The task
Starting at the top of the data and ending with the line that holds "localparam int VECR_BIT_MUX = 2;", transcribe each line exactly; include both ends.
^^^^^^^^
<file path="src/logic/vecr_pkg.sv">
package vecr_pkg;
  localparam logic [11:0] VECR_OFF_MODE0 = 12'h000;
  localparam logic [11:0] VECR_OFF_MODE2 = 12'h004;
  localparam logic [11:0] VECR_OFF_CCEN = 12'h008;
  localparam logic [11:0] VECR_OFF_CC0 = 12'h00C;
  localparam logic [11:0] VECR_OFF_CC1 = 12'h010;
  localparam logic [11:0] VECR_OFF_CC2 = 12'h014;
  localparam logic [11:0] VECR_OFF_CC3 = 12'h018;
  localparam logic [11:0] VECR_OFF_MODE1 = 12'h01C;
  localparam logic [11:0] VECR_OFF_DACEN = 12'h020;
  localparam logic [11:0] VECR_OFF_RGBST = 12'h024;
  localparam logic [11:0] VECR_OFF_RGBEND = 12'h028;
  localparam logic [11:0] VECR_OFF_DACSEL = 12'h02C;
  localparam logic [11:0] VECR_OFF_STATUS = 12'h11C;
  localparam logic [11:0] VECR_OFF_ATTR0 = 12'h120;
  localparam logic [11:0] VECR_OFF_ATTR1 = 12'h124;
  localparam logic [11:0] VECR_OFF_ATTR2 = 12'h128;
  localparam logic [11:0] VECR_OFF_HOFS = 12'h130;
  localparam logic [7:0] VECR_RST_MODE0 = 8'h00;
  localparam logic [6:0] VECR_RST_MODE2 = 7'h00;
  localparam logic [7:0] VECR_RST_MODE1 = 8'h08;
  localparam logic [3:0] VECR_RST_DACEN = 4'h0;
  localparam logic [4:0] VECR_RST_RGBST = 5'h08;
  localparam logic [4:0] VECR_RST_RGBEND = 5'h1B;
  localparam logic [5:0] VECR_RST_HOFS = 6'h00;
  localparam int VECR_BIT_BLANK = 7;
  localparam int VECR_BIT_FILT = 4;
  localparam int VECR_BIT_BARHI = 3;
  localparam int VECR_BIT_BARLO = 2;
  localparam int VECR_BIT_MONO = 6;
  localparam int VECR_BIT_SYNCSRC = 5;
  localparam int VECR_BIT_STDHI = 4;
  localparam int VECR_BIT_STDLO = 3;
  localparam int VECR_BIT_BURST = 2;
  localparam int VECR_BIT_SYNCDIR = 1;
  localparam int VECR_BIT_SETUP = 0;
  localparam int VECR_BIT_MUX = 2;
  localparam int VECR_BIT_ATTREN = 7;
  localparam logic [1:0] VECR_STD_525 = 2'b00;
  localparam logic [1:0] VECR_STD_625 = 2'b01;
  localparam logic [1:0] VECR_HTRANS_NONSEQ = 2'b10;
  localparam logic [9:0] VECR_CC_LINE = 10'd21;
  localparam logic [9:0] VECR_TD_BASE = 10'd82;

  typedef enum logic [2:0] {
    VECR_BARS_OFF = 3'b001,
    VECR_BARS_75 = 3'b010,
    VECR_BARS_FULL = 3'b100
  } vecr_bars_e;

  typedef struct packed {
    logic force_blanking;
    logic chroma_filter_wide;
    vecr_bars_e bars;
    logic bars_full_is_95;
    logic monochrome;
    logic sync_source_select;
    logic [1:0] standard;
    logic burst_suppress;
    logic sync_pin_direction;
    logic setup_75;
    logic [3:0] dac_enable;
    logic dac_mux_select;
    logic [1:0] ycbcr_phase;
    logic [4:0] rgb_start;
    logic [4:0] rgb_end;
    logic attribute_insert_enable;
    logic [21:0] attribute_word;
    logic [9:0] active_delay;
  } vecr_ctrl_s;

  typedef struct packed {
    logic [7:0] char0;
    logic [7:0] char1;
    logic enable;
  } vecr_caption_s;
endpackage

</file>
<file path="src/logic/vecr_regs.sv">
// The AHB-Lite slave port is this design's own decision.
`timescale 1ns/1ps
module vecr_regs
  import vecr_pkg::*;
(
  // Clock and reset.
  input wire logic i_sys_clk,
  input wire logic i_rst_n,
  // AHB-Lite slave.
  input wire logic i_hsel,
  input wire logic [31:0] i_haddr,
  input wire logic [1:0] i_htrans,
  input wire logic i_hwrite,
  input wire logic [2:0] i_hsize,
  input wire logic [31:0] i_hwdata,
  input wire logic i_hready,
  output logic [31:0] o_hrdata,
  output logic o_hreadyout,
  output logic o_hresp,
  // Encoder timing and video decoder caption loads.
  input wire logic i_field_even,
  input wire logic i_line_blanking,
  input wire logic [9:0] i_line_number,
  input wire logic i_line_start,
  input wire logic i_vdec_cc_we,
  input wire logic [1:0] i_vdec_cc_idx,
  input wire logic [6:0] i_vdec_cc_data,
  // Sync pins.
  input wire logic i_vsync,
  input wire logic i_hsync,
  input wire logic i_int_vsync,
  input wire logic i_int_hsync,
  output logic o_vsync,
  output logic o_hsync,
  output logic o_sync_oe,
  output logic o_vsync_used,
  output logic o_hsync_used,
  // Encoder control.
  output vecr_ctrl_s o_ctrl,
  output logic [1:0] o_cc_field_enable,
  output logic [7:0] o_cc_byte [4],
  output logic [3:0] o_dac_enable
);
  logic [7:0] mode0_q;
  logic [6:0] mode2_q;
  logic [7:0] mode1_q;
  logic [1:0] ccen_q;
  logic [6:0] cc_q [4];
  logic [1:0] ccpend_q;
  logic [3:0] dacen_q;
  logic [4:0] rgbst_q;
  logic [4:0] rgbend_q;
  logic [2:0] dacsel_q;
  logic [7:0] attr0_q;
  logic [7:0] attr1_q;
  logic [7:0] attr2_q;
  logic [21:0] attr_live_q;
  logic [5:0] hofs_q;
  logic wr_pend_q;
  logic [11:0] wr_addr_q;
  logic [31:0] o_hrdata_d;
  logic [1:0] ccen_next;
  logic [3:0] cc_wr;
  logic line21_q;

  function automatic logic [7:0] odd_parity(input logic [6:0] ch);
    odd_parity = {~(^ch), ch};
  endfunction

  // Bus writes complete without wait states; reads come from flops one cycle later.
  // Only whole-word accesses are expected, so the transfer size is not decoded.
  // Address bits above the register window are ignored and alias onto it.
  wire take = i_hsel && i_hready && i_htrans == VECR_HTRANS_NONSEQ;
  assign o_hreadyout = 1'b1;
  assign o_hresp = 1'b0;
  wire wr_now = wr_pend_q;

  always_ff @(posedge i_sys_clk) begin
    if (!i_rst_n) begin
      wr_pend_q <= 1'b0;
      wr_addr_q <= 12'h000;
    end else begin
      wr_pend_q <= take && i_hwrite;
      wr_addr_q <= i_haddr[11:0];
    end
  end

  function automatic logic hit(input logic [11:0] off);
    hit = wr_now && wr_addr_q == off;
  endfunction

  always_ff @(posedge i_sys_clk) begin
    if (!i_rst_n) begin
      mode0_q <= VECR_RST_MODE0;
      mode2_q <= VECR_RST_MODE2;
      mode1_q <= VECR_RST_MODE1;
      dacen_q <= VECR_RST_DACEN;
      rgbst_q <= VECR_RST_RGBST;
      rgbend_q <= VECR_RST_RGBEND;
      dacsel_q <= 3'h0;
      hofs_q <= VECR_RST_HOFS;
    end else begin
      if (hit(VECR_OFF_MODE0)) mode0_q <= i_hwdata[7:0] & 8'h9C;
      if (hit(VECR_OFF_MODE2)) mode2_q <= i_hwdata[6:0] & 7'h4C;
      if (hit(VECR_OFF_MODE1)) mode1_q <= i_hwdata[7:0] & 8'hBF;
      if (hit(VECR_OFF_DACEN)) dacen_q <= i_hwdata[3:0];
      if (hit(VECR_OFF_RGBST)) rgbst_q <= i_hwdata[4:0];
      if (hit(VECR_OFF_RGBEND)) rgbend_q <= i_hwdata[4:0];
      if (hit(VECR_OFF_DACSEL)) dacsel_q <= i_hwdata[2:0];
      if (hit(VECR_OFF_HOFS)) hofs_q <= i_hwdata[5:0];
    end
  end

  // A write to word 2 commits the staged words 0 and 1 as one atomic attribute.
  always_ff @(posedge i_sys_clk) begin
    if (!i_rst_n) begin
      attr0_q <= 8'h00;
      attr1_q <= 8'h00;
      attr2_q <= 8'h00;
      attr_live_q <= 22'h000000;
    end else begin
      if (hit(VECR_OFF_ATTR0)) attr0_q <= i_hwdata[7:0];
      if (hit(VECR_OFF_ATTR1)) attr1_q <= i_hwdata[7:0];
      if (hit(VECR_OFF_ATTR2)) begin
        attr2_q <= i_hwdata[7:0];
        attr_live_q <= {i_hwdata[5:0], attr1_q, attr0_q};
      end
    end
  end

  always_comb begin
    ccen_next = ccen_q;
    if (hit(VECR_OFF_CCEN)) begin
      ccen_next = i_hwdata[1:0];
    end
  end

  always_comb begin
    cc_wr = 4'h0;
    if (hit(VECR_OFF_CC0)) cc_wr[0] = 1'b1;
    if (hit(VECR_OFF_CC1)) cc_wr[1] = 1'b1;
    if (hit(VECR_OFF_CC2)) cc_wr[2] = 1'b1;
    if (hit(VECR_OFF_CC3)) cc_wr[3] = 1'b1;
  end

  always_ff @(posedge i_sys_clk) begin
    if (!i_rst_n) begin
      ccen_q <= 2'b00;
      line21_q <= 1'b0;
    end else begin
      ccen_q <= ccen_next;
      line21_q <= i_line_start && i_line_number == VECR_CC_LINE;
    end
  end

  genvar gi;
  generate
    for (gi = 0; gi < 4; gi++) begin : g_cc
      // Data of a disabled field is held at zero so a stale caption never reappears.
      always_ff @(posedge i_sys_clk) begin
        if (!i_rst_n || !ccen_q[gi/2]) begin
          cc_q[gi] <= 7'h00;
        end else if (cc_wr[gi]) begin
          cc_q[gi] <= i_hwdata[6:0];
        end else if (i_vdec_cc_we && i_vdec_cc_idx == 2'(gi)) begin
          cc_q[gi] <= i_vdec_cc_data;
        end
      end
      assign o_cc_byte[gi] = ccen_q[gi/2] ? odd_parity(cc_q[gi]) : 8'h00;
    end
    for (gi = 0; gi < 2; gi++) begin : g_pend
      wire loaded = ccen_q[gi] && (cc_wr[2*gi] || cc_wr[2*gi+1] ||
        (i_vdec_cc_we && i_vdec_cc_idx[1] == 1'(gi)));
      wire line_done = line21_q && (i_field_even == 1'(gi));
      // A data load in the line 21 cycle wins so the new character is not dropped.
      always_ff @(posedge i_sys_clk) begin
        if (!i_rst_n) begin
          ccpend_q[gi] <= 1'b1;
        end else if (ccen_next[gi] && !ccen_q[gi]) begin
          ccpend_q[gi] <= 1'b0;
        end else if (!ccen_next[gi] && ccen_q[gi]) begin
          ccpend_q[gi] <= 1'b1;
        end else if (loaded) begin
          ccpend_q[gi] <= 1'b1;
        end else if (line_done) begin
          ccpend_q[gi] <= 1'b0;
        end
      end
    end
  endgenerate

  always_comb begin
    o_hrdata_d = 32'h00000000;
    if (i_haddr[11:0] == VECR_OFF_MODE0) begin
      o_hrdata_d[7:0] = mode0_q;
    end else if (i_haddr[11:0] == VECR_OFF_MODE2) begin
      o_hrdata_d[6:0] = mode2_q;
    end else if (i_haddr[11:0] == VECR_OFF_CCEN) begin
      o_hrdata_d[1:0] = ccen_q;
    end else if (i_haddr[11:0] == VECR_OFF_CC0) begin
      o_hrdata_d[6:0] = cc_q[0];
    end else if (i_haddr[11:0] == VECR_OFF_CC1) begin
      o_hrdata_d[6:0] = cc_q[1];
    end else if (i_haddr[11:0] == VECR_OFF_CC2) begin
      o_hrdata_d[6:0] = cc_q[2];
    end else if (i_haddr[11:0] == VECR_OFF_CC3) begin
      o_hrdata_d[6:0] = cc_q[3];
    end else if (i_haddr[11:0] == VECR_OFF_MODE1) begin
      o_hrdata_d[7:0] = mode1_q;
    end else if (i_haddr[11:0] == VECR_OFF_DACEN) begin
      o_hrdata_d[3:0] = dacen_q;
    end else if (i_haddr[11:0] == VECR_OFF_RGBST) begin
      o_hrdata_d[4:0] = rgbst_q;
    end else if (i_haddr[11:0] == VECR_OFF_RGBEND) begin
      o_hrdata_d[4:0] = rgbend_q;
    end else if (i_haddr[11:0] == VECR_OFF_DACSEL) begin
      o_hrdata_d[2:0] = dacsel_q;
    end else if (i_haddr[11:0] == VECR_OFF_STATUS) begin
      o_hrdata_d[3:0] = {i_field_even, i_line_blanking, ccpend_q};
    end else if (i_haddr[11:0] == VECR_OFF_ATTR0) begin
      o_hrdata_d[7:0] = attr0_q;
    end else if (i_haddr[11:0] == VECR_OFF_ATTR1) begin
      o_hrdata_d[7:0] = attr1_q;
    end else if (i_haddr[11:0] == VECR_OFF_ATTR2) begin
      o_hrdata_d[7:0] = attr2_q;
    end else if (i_haddr[11:0] == VECR_OFF_HOFS) begin
      o_hrdata_d[5:0] = hofs_q;
    end
  end

  always_ff @(posedge i_sys_clk) begin
    if (!i_rst_n) begin
      o_hrdata <= 32'h00000000;
    end else if (take && !i_hwrite) begin
      o_hrdata <= o_hrdata_d;
    end
  end

  always_comb begin
    o_ctrl.force_blanking = mode0_q[VECR_BIT_BLANK];
    o_ctrl.chroma_filter_wide = mode0_q[VECR_BIT_FILT];
    if (!mode0_q[VECR_BIT_BARHI]) begin
      o_ctrl.bars = VECR_BARS_OFF;
    end else if (!mode0_q[VECR_BIT_BARLO]) begin
      o_ctrl.bars = VECR_BARS_75;
    end else begin
      o_ctrl.bars = VECR_BARS_FULL;
    end
    o_ctrl.bars_full_is_95 = mode1_q[VECR_BIT_STDHI:VECR_BIT_STDLO] != VECR_STD_525;
    o_ctrl.monochrome = mode2_q[VECR_BIT_MONO];
    o_ctrl.sync_source_select = mode1_q[VECR_BIT_SYNCSRC];
    o_ctrl.standard = mode1_q[VECR_BIT_STDHI:VECR_BIT_STDLO];
    o_ctrl.burst_suppress = mode1_q[VECR_BIT_BURST];
    o_ctrl.sync_pin_direction = mode1_q[VECR_BIT_SYNCDIR];
    o_ctrl.setup_75 = mode1_q[VECR_BIT_SETUP] && mode1_q[VECR_BIT_STDHI:VECR_BIT_STDLO] == VECR_STD_525;
    o_ctrl.dac_enable = dacen_q;
    o_ctrl.dac_mux_select = dacsel_q[VECR_BIT_MUX];
    o_ctrl.ycbcr_phase = dacsel_q[1:0];
    o_ctrl.rgb_start = rgbst_q;
    o_ctrl.rgb_end = rgbend_q;
    o_ctrl.attribute_insert_enable = attr2_q[VECR_BIT_ATTREN];
    o_ctrl.attribute_word = attr_live_q;
    o_ctrl.active_delay = VECR_TD_BASE + 10'(hofs_q);
  end

  assign o_cc_field_enable = ccen_q;
  assign o_dac_enable = dacen_q;
  assign o_sync_oe = !mode1_q[VECR_BIT_SYNCDIR];
  assign o_vsync = i_int_vsync;
  assign o_hsync = i_int_hsync;
  assign o_vsync_used = o_sync_oe ? i_int_vsync : i_vsync;
  assign o_hsync_used = o_sync_oe ? i_int_hsync : i_hsync;
endmodule

</file>
<file path="config.mk">
export PLATFORM = sky130hd
export DESIGN_NAME = vecr_regs
export DESIGN_NICKNAME = d
export VERILOG_FILES = /design/src/logic/vecr_pkg.sv /design/src/logic/vecr_regs.sv
export SDC_FILE = /design/constraint.sdc
export NUM_CORES = 1
export LEC_CHECK = 0
export BUFFER_PORTS_ARGS = -buffer_cell sky130_fd_sc_hd__buf_2
export CAP_MARGIN = 15
export CORE_MARGIN = 2
export CORE_UTILIZATION = 52
export DETAILED_ROUTE_END_ITERATION = 6
export PLACE_DENSITY = 0.88
export SKIP_LAST_GASP = 1
export SLEW_MARGIN = 20
export SYNTH_ARGS = -nofsm -noshare
export SYNTH_HDL_FRONTEND = slang
export SYNTH_SLANG_ARGS = --single-unit
export TNS_END_PERCENT = 30
</file>
<file path="constraint.sdc">
create_clock -name i_sys_clk -period 3.4 [get_ports i_sys_clk]
set_clock_uncertainty 0.1 [all_clocks]
set_input_delay 0.34 -clock i_sys_clk [delete_from_list [all_inputs] [get_ports i_sys_clk]]
set_output_delay 0.34 -clock i_sys_clk [all_outputs]
set_load 0.01 [all_outputs]
</file>
==> results of run 1 <==
==> report_power, final <==
part	total [mW]	switching (mW)	leakage, nW	internal, mW
clock	1.83	0.700	0.292	1.13
sequential	1.60	0.00799	1.18	1.59
combinational	0.261	0.180	2.23	0.0814
total	3.69	0.888	3.71	2.80
==> area by class of cell <==
type,instances,area share (%)
Inverter,18,0.759
Sequential cell,131,32.6
Clock buffer,23,5.72
Antenna cell,1,0.0281
Timing Repair Buffer,185,11.1
Multi-Input combinational cell,643,46.2
Tap cell,184,2.59
Clock inverter,9,1.01
==> per-layer routing <==
| metal | wire, um | part of all wire [%] | track usage (%) | vias up |
|---|---|---|---|---|
| li1 | - | - | - | 3262 |
| met1 | 9530 | 38 | 39.9 | 3484 |
| met2 | 11200 | 45 | 49.0 | 561 |
| met3 | 3020 | 12 | 8.72 | 112 |
| met4 | 1110 | 4.5 | 14.4 | 0 |
| met5 | 0 | 0 | 0 | - |
==> sequential cells by signal, indices dropped and copies added (netlist names), 2 cells and up <==
name / count
rgbend_q: 5
mode2_q: 3
wr_addr_q: 12
attr0_q: 8
dacsel_q: 3
attr2_q: 8
hofs_q: 6
o_hrdata: 8
o_dac_enable: 4
ccpend_q: 2
o_cc_field_enable: 2
attr1_q: 8
mode1_q: 7
rgbst_q: 5
mode0_q: 4
attr_live_q: 16
cc_q: 28
==> stage by stage <==
stage | area (um2) | total power [mW]
after floorplan | 7670 | 1.79
after global placement | 8290 | 1.87
after detailed placement | 8290 | 1.88
after CTS | 8890 | 3.69
after global routing | 8890 | 3.77
final | 8900 | 3.69
==> critical path: stages (launching register included) <==
cell      delay (ns)
dfxtp_1         0.30
or4_4           0.56
nor4b_2         0.50
nand2_1         0.20
mux2i_1         0.39
inv_1           0.10
ha_1            0.30
nand2_1         0.05
a21boi_0        0.18
o211ai_1        0.11
==> placed cells by master (no fill, tap or decap), drive strengths merged, types with 10 or more instances in the layout <==
cell / Yosys / layout
xnor2: 18 / 18
dfxtp: 103 / 103
mux2i: 54 / 54
nor2b: 45 / 45
buf: 61 / 185
edfxtp: 28 / 28
nor3: 16 / 16
a21oi: 24 / 24
a21boi: 39 / 39
conb: 2 / 28
o21ai: 37 / 37
nand2: 109 / 109
inv: 16 / 20
clkbuf: 41 / 23
nand2b: 10 / 10
and2: 42 / 42
nand3: 20 / 20
nor2: 47 / 47
a22o: 25 / 25
==> logic make-up after synthesis <==
group	after synthesis	synth area share [%]
muxes	56	7.44
other	2	0.0992
and+or+nand+nor	335	23.5
buffers and inverters	120	8.75
adders and majority gates	5	0.827
AOI/OAI and AO/OA	192	17.9
DFF	131	38.4
xor gates and xnor gates	27	3.12
==> final timing paths <==
path,startpoint,to,slack (ns),cells past startpoint
setup reg to reg,wr_addr_q[7]$_SDFF_PN0_,ccpend_q[1]$_SDFFE_PN1P_,0.45,9
hold reg to reg,attr_live_q[5]$_SDFFE_PN0P_,attr_live_q[5]$_SDFFE_PN0P_,0.35,2
hold / removal,i_line_number[8],line21_q$_SDFF_PN0_,0.06,3
setup / recovery,wr_addr_q[7]$_SDFF_PN0_,ccpend_q[1]$_SDFFE_PN1P_,0.45,9
==> impl_metrics.toml, run 1 <==
[sta]
finalSetupViolations = 0
worst_slew_pin_slew_ns = 0.956
setup_slack_ns = 0.454
slew_viol_final = 0
hold_viol_final = 0
period_share_pct = 86.7
max_freq_mhz = 339
tns_ns = 0
layout_min_cycle_time_ns = 2.95
hold_ws_ns = 0.0552
rsz0062_at_grt = "no"
relSlewSlack_pct = 36.2

[cts]
cts_resized = 0
cts.sinks = 131
cts_tree = "built"
clockBufferDepth = 2
root_buffer = "clkbuf_16"
ctsHtreeMaxLevel = 4
cts_buffers = 17
post_cts_buffers = 0
cts_hold_buf = 0
clock_latency_ns = 0.42
clk_pin_slew_worst_paths_ns = 0.06

[drt]
via_count = 7419
antenna_left = 0
wl_per_cell_um = 20.9
first_pass_iters = 6
wirelength_um = 24900
first_iter_violations = 901
remaining_drc_errors = 0
via_per_inst = 6.21

[synthesis]
synth_edf_count = 28
syn_inst = 868
post-synth-top-count-cell = "nand2_1"
synth_cell_types = 74
synthFlopType = "dfxtp_1"
synth-seq-cells = 131
synth_top_area_cell = "dfxtp_1"
async_flop_share_pct = 0
synth_top_area_share_pct = 27.2
synthesis.area_um2 = 7570
synth.area.top_cells = "dfxtp_1 27%, edfxtp_1 11%, mux2i_1 7.1%"
synth.top_cells.by_count = "109 x nand2_1, 103 x dfxtp_1, 54 x mux2i_1"
ys_seq_area_share_pct = 38.4
syn_avg_cell_area_um2 = 8.72
ys_warn_count = 0

[floorplan]
rows = 44
core-area_um2 = 14400
io_pins = 241
start_util_pct = 52.7
fp.dieH_um = 125
die_x_um = 125
die-area_um2 = 15500

[critical_path]
cp-end-kind = "register"
crit_path_start_kind = "register"
required_ns = 3.56
arrival_ns = 3.10
critPathMaxFanout = 4
worstSetupPathType = "reg2reg"

[global_route]
first_global_vias = 6859
grt_start_max_net_pins = 82
grt_usage_pct = 31.2
grt_pass1_wl_um = 37900
antenna_found_initial = 1
gr-total-overflow = 0

[layout]
fin_util_pct = 61.9
multi_input_area_um2 = 4110
layout-area-overhead-vs-synth_pct = 17.6
instances_no_fill = 1194
nNetsFinal = 1102
layout-drive-gt1-share_pct = 23.2
nFillCells = 1211
ff_latch_area_um2 = 2900

[placed_design]
place.gp.congestion = 0.998
dp.cells = 1161
hpwl_um = 17800
pre_cts_ws_ns = 0.593
port_buffers = 165

[outcome]
status = "completed"

[job]
maxCapViolCount = 0

[power_and_ir_drop]
vdd_drop_max_uv = 350
power_density_nw_per_um2 = 415
leakagePower_nw = 3.71

[worst_hold_path]
hold_class = "in2reg"
(Power assumes the default switching activity.)
==> run 2, diff against run 1 <==
PLACE_DENSITY = 0.81   (was 0.88)
==> run 2 against run 1 <==
  * Maximum frequency is 0.71% lower
  * Clock power barely moved
  * Non-clock buffer count is 5 higher
  * Die area unchanged
==> impl_metrics.toml, run 2 (synthesis results as in run 1) <==
[global_route]
grt_pass1_wl_um = 37000
gr-total-overflow = 0
antenna_found_initial = 0
first_global_vias = 6816
grt_start_max_net_pins = 74
grt_usage_pct = 30.7

[sta]
max_freq_mhz = 337
relSlewSlack_pct = 41.6
layout_min_cycle_time_ns = 2.97
period_share_pct = 87.3
slew_viol_final = 0
worst_slew_pin_slew_ns = 0.877
hold_viol_final = 0
tns_ns = 0
hold_ws_ns = 0.0433
rsz0062_at_grt = "no"
finalSetupViolations = 0

[cts]
cts_tree = "built"
post_cts_buffers = 0
cts_resized = 0
clk_pin_slew_worst_paths_ns = 0.06
clockBufferDepth = 2
ctsHtreeMaxLevel = 4
cts_hold_buf = 0
root_buffer = "clkbuf_16"
cts.sinks = 131
cts_buffers = 17
clock_latency_ns = 0.43

[critical_path]
path_cells = "or4_4 > nor4b_2 > nand2_1 > mux2i_1 > inv_1 > ha_1 > o21ai_0 > a21oi_1 > o221ai_1"
cp-end-kind = "register"
critPathBufInv = 1
cp_slowest_cell = "or4_4"
crit_path_max_incr_delay_ns = 0.57
required_ns = 3.58
crit_path_start_kind = "register"
arrival_ns = 3.15
worstSetupPathType = "reg2reg"
critPathMaxFanout = 4
path_delay_family = "simple AND/OR/NAND/NOR gates"

[drt]
remaining_drc_errors = 0
first_pass_iters = 6
antenna_left = 0
first_iter_violations = 899
wirelength_um = 24300
via_per_inst = 6.09
via_count = 7291
wl_per_cell_um = 20.3

[worst_hold_path]
hold_class = "in2reg"

[layout]
largest_register_ffs = 28
top_regs = "cc_q (28), attr_live_q (16), wr_addr_q (12)"
antenna_cells = 0
largest-register = "cc_q"
nFillCells = 1244
ff_latch_area_um2 = 2900
layout-drive-gt1-share_pct = 23.7
multi_input_area_um2 = 4110
final_cell_mix = "165 x buf_2, 109 x nand2_1, 103 x dfxtp_1"
layout-area-overhead-vs-synth_pct = 18.0
nNetsFinal = 1107
layout_commonest_cell = "buf_2"
instances_no_fill = 1198
final_cell_area_um2 = 8930

[outcome]
status = "completed"

[power_and_ir_drop]
vdd_drop_max_uv = 315
power_density_nw_per_um2 = 416
leakagePower_nw = 3.73

[floorplan]
fp.dieH_um = 125
start_util_pct = 52.7
rows = 44
io_pins = 241
die-area_um2 = 15500
die_x_um = 125
core-area_um2 = 14400

[placed_design]
place.gp.congestion = 1.00
detailed_place.area_um2 = 8320
hpwl_um = 17500
dp.cells = 1166
port_buffers = 165

[job]
maxCapViolCount = 0
## run 2: changes by cell type in the layout (fill, tap and decap cells not counted), sizes merged
cell    before  now
inv         20   18
buf        185  190
diode        1    0
clkbuf      23   22
clkinv       4    7
## run 2: stage by stage
step	setup slack, ns	power [mW]	utilization [%]
after global placement	0.667	1.88	57.9
after CTS	0.511	3.70	62.1
after detailed placement	0.533	1.88	57.9
final	0.433	3.71	62.1
after floorplan	0.922	1.79	-
after global routing	0.327	3.80	62.1
## run 2: layer usage
| layer | global-route usage [%] | wire length, um |
|---|---|---|
| met1 | 41.6 | 9790 |
| met3 | 6.57 | 2740 |
| met2 | 47.2 | 10800 |
| met5 | 0 | 0 |
| met4 | 13.6 | 985 |
## run 2: cell type report
class                           count  share of cell area, %
Multi-Input combinational cell    643                   46.0
Tap cell                          184                   2.58
Clock buffer                       22                   5.79
Sequential cell                   131                   32.5
Timing Repair Buffer              190                   11.3
Inverter                           18                  0.757
Clock inverter                     10                   1.04
## run 2: path summary, 6_finish.rpt
check | slack [ns] | to | cells after the start | startpoint
worst min register to register | 0.35 | attr_live_q[4]$_SDFFE_PN0P_ | 2 | attr_live_q[4]$_SDFFE_PN0P_
worst max-delay path | 0.43 | ccpend_q[0]$_SDFFE_PN1P_ | 9 | wr_addr_q[7]$_SDFF_PN0_
worst max register to register | 0.43 | ccpend_q[0]$_SDFFE_PN1P_ | 9 | wr_addr_q[7]$_SDFF_PN0_
worst min-delay path | 0.04 | line21_q$_SDFF_PN0_ | 3 | i_line_number[8]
^^^^^^^^
Solution
<file path="src/logic/vecr_pkg.sv">
package vecr_pkg;
  localparam logic [11:0] VECR_OFF_MODE0 = 12'h000;
  localparam logic [11:0] VECR_OFF_MODE2 = 12'h004;
  localparam logic [11:0] VECR_OFF_CCEN = 12'h008;
  localparam logic [11:0] VECR_OFF_CC0 = 12'h00C;
  localparam logic [11:0] VECR_OFF_CC1 = 12'h010;
  localparam logic [11:0] VECR_OFF_CC2 = 12'h014;
  localparam logic [11:0] VECR_OFF_CC3 = 12'h018;
  localparam logic [11:0] VECR_OFF_MODE1 = 12'h01C;
  localparam logic [11:0] VECR_OFF_DACEN = 12'h020;
  localparam logic [11:0] VECR_OFF_RGBST = 12'h024;
  localparam logic [11:0] VECR_OFF_RGBEND = 12'h028;
  localparam logic [11:0] VECR_OFF_DACSEL = 12'h02C;
  localparam logic [11:0] VECR_OFF_STATUS = 12'h11C;
  localparam logic [11:0] VECR_OFF_ATTR0 = 12'h120;
  localparam logic [11:0] VECR_OFF_ATTR1 = 12'h124;
  localparam logic [11:0] VECR_OFF_ATTR2 = 12'h128;
  localparam logic [11:0] VECR_OFF_HOFS = 12'h130;
  localparam logic [7:0] VECR_RST_MODE0 = 8'h00;
  localparam logic [6:0] VECR_RST_MODE2 = 7'h00;
  localparam logic [7:0] VECR_RST_MODE1 = 8'h08;
  localparam logic [3:0] VECR_RST_DACEN = 4'h0;
  localparam logic [4:0] VECR_RST_RGBST = 5'h08;
  localparam logic [4:0] VECR_RST_RGBEND = 5'h1B;
  localparam logic [5:0] VECR_RST_HOFS = 6'h00;
  localparam int VECR_BIT_BLANK = 7;
  localparam int VECR_BIT_FILT = 4;
  localparam int VECR_BIT_BARHI = 3;
  localparam int VECR_BIT_BARLO = 2;
  localparam int VECR_BIT_MONO = 6;
  localparam int VECR_BIT_SYNCSRC = 5;
  localparam int VECR_BIT_STDHI = 4;
  localparam int VECR_BIT_STDLO = 3;
  localparam int VECR_BIT_BURST = 2;
  localparam int VECR_BIT_SYNCDIR = 1;
  localparam int VECR_BIT_SETUP = 0;
  localparam int VECR_BIT_MUX = 2;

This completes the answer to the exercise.